TASK TO COMPLETE: Identify the lines in the data below that contain "microns" and give only how many there are.

SUPPLIED DATA:
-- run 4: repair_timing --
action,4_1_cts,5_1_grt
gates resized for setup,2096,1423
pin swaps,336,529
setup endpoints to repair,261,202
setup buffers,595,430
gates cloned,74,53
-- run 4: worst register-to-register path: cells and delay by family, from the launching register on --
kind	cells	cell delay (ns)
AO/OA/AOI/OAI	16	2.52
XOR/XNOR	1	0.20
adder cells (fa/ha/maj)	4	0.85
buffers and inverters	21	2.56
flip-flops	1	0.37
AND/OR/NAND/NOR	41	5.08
What follows belongs to an exercise in optimizing a design on an open flow for small area and a short achievable clock period; a production flow would make more cautious choices.
Where RTL was checked, it was by simulation tests only, not by an equivalence proof against the original.
Power figures rest on the tool's default switching activity, not on a simulated workload.

==> run C: inputs <==
==> flow/design.v (excerpt) <==
module processor(
  input clk,
  input rst,
  input [31:0] instruction,
  output [31:0] instruction_addr);
Settings: LEC_CHECK=0, CAP_MARGIN=20, CORE_MARGIN=2, CORE_UTILIZATION=60, PLACE_DENSITY=0.72, SETUP_SLACK_MARGIN=2.5, SLEW_MARGIN=20; clock period 12.5 ns.
run.sh (not shown) runs the stock make flow with config.mk's settings and CLKGATE_MAP_FILE= SYNTH_SCRIPT=/design/flow/synth_recipe.tcl, a recipe that flattens the netlist after the stock synthesis.
==> run A: changes against run C <==
--- a/flow/design.v
+++ b/flow/design.v
@@ -1,54 +1,31 @@
-module processor(
-  input clk,
-  input rst,
-  input [31:0] instruction,
-  output [31:0] instruction_addr);
-  wire [4:0] op   = instruction[31:27];
-  wire       br   = instruction[26];
-  wire       w    = instruction[25];
-  wire       i    = instruction[24];
-  wire [4:0] dst  = instruction[23:19];
-  wire [4:0] src1 = instruction[18:14];
-  wire [4:0] src2 = instruction[13:9];
-  wire [4:0] imm  = instruction[8:4];
-  reg [31:0] pc;
-  assign instruction_addr = pc;
-  wire [31:0] t;
-  reg [31:0] rf [0:31];
-  always @(posedge clk)
-    if (w) rf[dst] <= t;
-  wire [31:0] a = rf[src1];
-  wire [31:0] b = rf[src2];
-  wire op_add = (op == 5'd0);
-  wire op_sub = (op == 5'd1);
-  wire op_mul = (op == 5'd2);
-  wire op_shl = (op == 5'd3);
-  wire op_and = (op == 5'd4);
-  wire op_or  = (op == 5'd5);
-  wire s_mul = i & op_mul;
-  wire s_as  = i & (op_add | op_sub);
-  wire s_add = i & op_add;
-  wire s_sub = i & op_sub;
-  wire s_shl = i & op_shl;
-  wire s_and = i & op_and;
-  wire s_or  = i & op_or;
-  wire s_imm = ~i;
-  wire [31:0] shl = (|b[31:5]) ? 32'd0 : (a << b[4:0]);
-  wire [31:0] X = (a & {32{s_as}}) | (shl & {32{s_shl}}) | (a & b & {32{s_and}}) |
-                  ((a | b) & {32{s_or}}) | ({27'd0, imm} & {32{s_imm}});
-  wire [31:0] Y = (b & {32{s_add}}) | (~b & {32{s_sub}});
+module booth_enc(
+  input  [31:0] b,
+  input         en,
+  output [15:0] bone,
+  output [15:0] btwo,
+  output [15:0] bneg);
   wire [32:0] bx = {b, 1'b0};
-  wire [15:0] bone, btwo, bneg;
   genvar g;
   generate
     for (g = 0; g < 16; g = g + 1) begin : BE
-      assign bone[g] = s_mul & (bx[2*g+1] ^ bx[2*g]);
-      assign btwo[g] = s_mul & ((bx[2*g+2] & ~bx[2*g+1] & ~bx[2*g]) | (~bx[2*g+2] & bx[2*g+1] & bx[2*g]));
-      assign bneg[g] = s_mul & bx[2*g+2];
+      assign bone[g] = en & (bx[2*g+1] ^ bx[2*g]);
+      assign btwo[g] = en & ((bx[2*g+2] & ~bx[2*g+1] & ~bx[2*g]) | (~bx[2*g+2] & bx[2*g+1] & bx[2*g]));
+      assign bneg[g] = en & bx[2*g+2];
     end
   endgenerate
+endmodule
+module csa_tree(
+  input  [31:0] a,
+  input  [15:0] bone,
+  input  [15:0] btwo,
+  input  [15:0] bneg,
+  input  [31:0] X,
+  input  [31:0] Y,
+  input         s_sub,
+  output [31:0] ms,
+  output [31:0] mc);
   wire pp0_0 = ((bone[0] & a[0]) | (btwo[0] & 1'b0)) ^ bneg[0];
   wire pp0_1 = ((bone[0] & a[1]) | (btwo[0] & a[0])) ^ bneg[0];
   wire pp0_2 = ((bone[0] & a[2]) | (btwo[0] & a[1])) ^ bneg[0];
   wire pp0_3 = ((bone[0] & a[3]) | (btwo[0] & a[2])) ^ bneg[0];
   wire pp0_4 = ((bone[0] & a[4]) | (btwo[0] & a[3])) ^ bneg[0];
@@ -925,18 +902,90 @@
   wire fc302 = (fc283 & fc284) | (fs300 & (fc283 ^ fc284));
   wire fs303 = fs301 ^ fc285 ^ fs302;
   wire fc303 = (fs301 & fc285) | (fs302 & (fs301 ^ fc285));
   wire hs304 = fc286 ^ fs303;
   wire hc304 = fc286 & fs303;
-  wire [31:0] ms = {hc287, hc270, hc254, hc238, hc223, hc208, hc194, hc180, fs179, hc154, hc142, hc130, hc119, hc108, hc98, hc88, hc79, fs78, hc62, hc54, hc47, hc40, hc34, fs33, hc23, fs22, fs17, hs14, fs9, hs7, fs3, hs2};
-  wire [31:0] mc = {hs304, hs287, hs270, hs254, hs238, hs223, hs208, hs194, hs180, hs167, hs154, hs142, hs130, hs119, hs108, hs98, hs88, hs79, hs70, hs62, hs54, hs47, hs40, hs34, hs28, hs23, hs18, fs13, hs10, fs6, hs4, X[0]};
-  assign t = ms + mc;
+  assign ms = {hc287, hc270, hc254, hc238, hc223, hc208, hc194, hc180, fs179, hc154, hc142, hc130, hc119, hc108, hc98, hc88, hc79, fs78, hc62, hc54, hc47, hc40, hc34, fs33, hc23, fs22, fs17, hs14, fs9, hs7, fs3, hs2};
+  assign mc = {hs304, hs287, hs270, hs254, hs238, hs223, hs208, hs194, hs180, hs167, hs154, hs142, hs130, hs119, hs108, hs98, hs88, hs79, hs70, hs62, hs54, hs47, hs40, hs34, hs28, hs23, hs18, fs13, hs10, fs6, hs4, X[0]};
+endmodule
+module add32(
+  input  [31:0] x,
+  input  [31:0] y,
+  input         cin,
+  output [31:0] s);
+  assign s = x + y + cin;
+endmodule
+module next_pc(
+  input  [31:0] pc,
+  input  [31:0] ms,
+  input  [31:0] mc,
+  input         br,
+  output [31:0] pcn);
   wire [31:0] Pp = ms & {32{br}};
   wire [31:0] Qp = mc & {32{br}};
   wire [31:0] x3 = pc ^ Pp ^ Qp;
   wire [31:0] y3 = (pc & Pp) | (Qp & (pc ^ Pp));
-  wire [31:0] pcn = x3 + {y3[30:0], ~br};
+  assign pcn = x3 + {y3[30:0], ~br};
+endmodule
+module xrow(
+  input  [31:0] a,
+  input  [31:0] b,
+  input  [4:0]  imm,
+  input         s_as,
+  input         s_shl,
+  input         s_and,
+  input         s_or,
+  input         s_imm,
+  output [31:0] X);
+  wire [31:0] shl = (|b[31:5]) ? 32'd0 : (a << b[4:0]);
+  assign X = (a & {32{s_as}}) | (shl & {32{s_shl}}) | (a & b & {32{s_and}}) |
+             ((a | b) & {32{s_or}}) | ({27'd0, imm} & {32{s_imm}});
+endmodule
+module processor(
+  input clk,
+  input rst,
+  input [31:0] instruction,
+  output [31:0] instruction_addr);
+  wire [4:0] op   = instruction[31:27];
+  wire       br   = instruction[26];
+  wire       w    = instruction[25];
+  wire       i    = instruction[24];
+  wire [4:0] dst  = instruction[23:19];
+  wire [4:0] src1 = instruction[18:14];
+  wire [4:0] src2 = instruction[13:9];
+  wire [4:0] imm  = instruction[8:4];
+  reg [31:0] pc;
+  assign instruction_addr = pc;
+  wire [31:0] t;
+  reg [31:0] rf [0:31];
+  always @(posedge clk)
+    if (w) rf[dst] <= t;
+  wire [31:0] a = rf[src1];
+  wire [31:0] b = rf[src2];
+  genvar g;
+  wire op_add = (op == 5'd0);
+  wire op_sub = (op == 5'd1);
+  wire op_mul = (op == 5'd2);
+  wire op_shl = (op == 5'd3);
+  wire op_and = (op == 5'd4);
+  wire op_or  = (op == 5'd5);
+  wire s_mul = i & op_mul;
+  wire s_as  = i & (op_add | op_sub);
+  wire s_add = i & op_add;
+  wire s_sub = i & op_sub;
+  wire [31:0] X;
+  xrow XR(.a(a), .b(b), .imm(imm), .s_as(s_as), .s_shl(i & op_shl),
+          .s_and(i & op_and), .s_or(i & op_or), .s_imm(~i), .X(X));
+  wire [31:0] Y = (b & {32{s_add}}) | (~b & {32{s_sub}});
+  wire [15:0] bone, btwo, bneg;
+  booth_enc BE(.b(b), .en(s_mul), .bone(bone), .btwo(btwo), .bneg(bneg));
+  wire [31:0] ms, mc;
+  csa_tree T(.a(a), .bone(bone), .btwo(btwo), .bneg(bneg), .X(X), .Y(Y),
+             .s_sub(s_sub), .ms(ms), .mc(mc));
+  add32 AT(.x(ms), .y(mc), .cin(1'b0), .s(t));
+  wire [31:0] pcn;
+  next_pc NP(.pc(pc), .ms(ms), .mc(mc), .br(br), .pcn(pcn));
   always @(posedge clk) begin
     if (rst)
       pc <= 32'd0;
     else
       pc <= pcn;
--- a/flow/config.mk
+++ b/flow/config.mk
@@ -9,5 +9,7 @@
 export CORE_MARGIN = 2
 export CORE_UTILIZATION = 60
 export PLACE_DENSITY = 0.72
 export SETUP_SLACK_MARGIN = 2.5
 export SLEW_MARGIN = 20
+export SYNTH_HIERARCHICAL = 1
+export SYNTH_MINIMUM_KEEP_SIZE = 0
==> qor summary <==
Critical path data required time: run C 13070 ps; run A 13020 ps
Highest achievable clock rate: run C 98.30 MHz; run A 97.50 MHz
Period utilization: run C 0.8139; run A 0.8205
Comb pwr: run C 2.29 mW; run A 2.49 mW
Largest net degree at the start of global routing: run C 68; run A 67
Critical path buffers and inverters: run C 9; run A 6
Sum of internal, switching and leakage power: run C 9.523 mW; run A 9.833 mW
Count of buffers added by post-CTS timing repair for setup: run C 127; run A 143
Total sequential power: run C 4.10 mW; run A 4.19 mW
Result of the run: run C complete, no violations; run A complete, no violations
Fillcell total: run C 7209; run A 7392
Critical path fanouts, max: run C 30; run A 11
WP data arrival: run C 10750 ps; run A 10780 ps
Cell count after synthesis: run C 4918; run A 4893
Multi-Input Combinational: run C 3178; run A 3188
Rows: run C 123; run A 124
Slew at the pin closest to its max-slew limit: run C 1163 ps; run A 1168 ps
Sum of met2 wire segment lengths after detailed routing: run C 111300 microns; run A 109100 microns
Initial antenna violation count: run C 7; run A 17
Part of the Yosys area used for sequential elements: run C 0.4632; run A 0.4579
Power density over the cells: run C 118.3 mW/mm^2; run A 121.9 mW/mm^2
Combinational share of power: run C 0.241; run A 0.253
Post_cts resized: run C 244; run A 249
Routed length per placed instance: run C 36.74 microns; run A 36.11 microns
For run A, only the layout was checked, not whether the RTL still works.

-- afterwards: timing with drivers on the ports --
How much do the figures lean on ideal ports? The routed layouts below were timed once more, with nothing changed but the port constraints. Step 1, drivers: a clkbuf_16 drives clk and a buf_2 each remaining input, both assumed. Step 2, shift: input delay + t, output delay - t, t = (earliest + latest rising clock arrival at the registers) / 2. This alone moves slack from input paths to output paths. a / b / c = no drivers / after step 1 / after step 2; a / b = the first two.
| run | t (ns) | setup slack, ns | worst register clock-pin slew, ns |
|---|---|---|---|
| run C | 0.775 | 2.327 / 2.118 / 1.343 | 0.07 / 0.07 |
| run A | 0.772 | 2.243 / 2.028 / 1.256 | 0.07 / 0.07 |
After both steps every run listed still meets setup and hold. For run A, which loses most, drivers alone change the setup slack by -0.215 ns; drivers and shift together by -0.987 ns.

RESULT FOR THIS EXERCISE: 2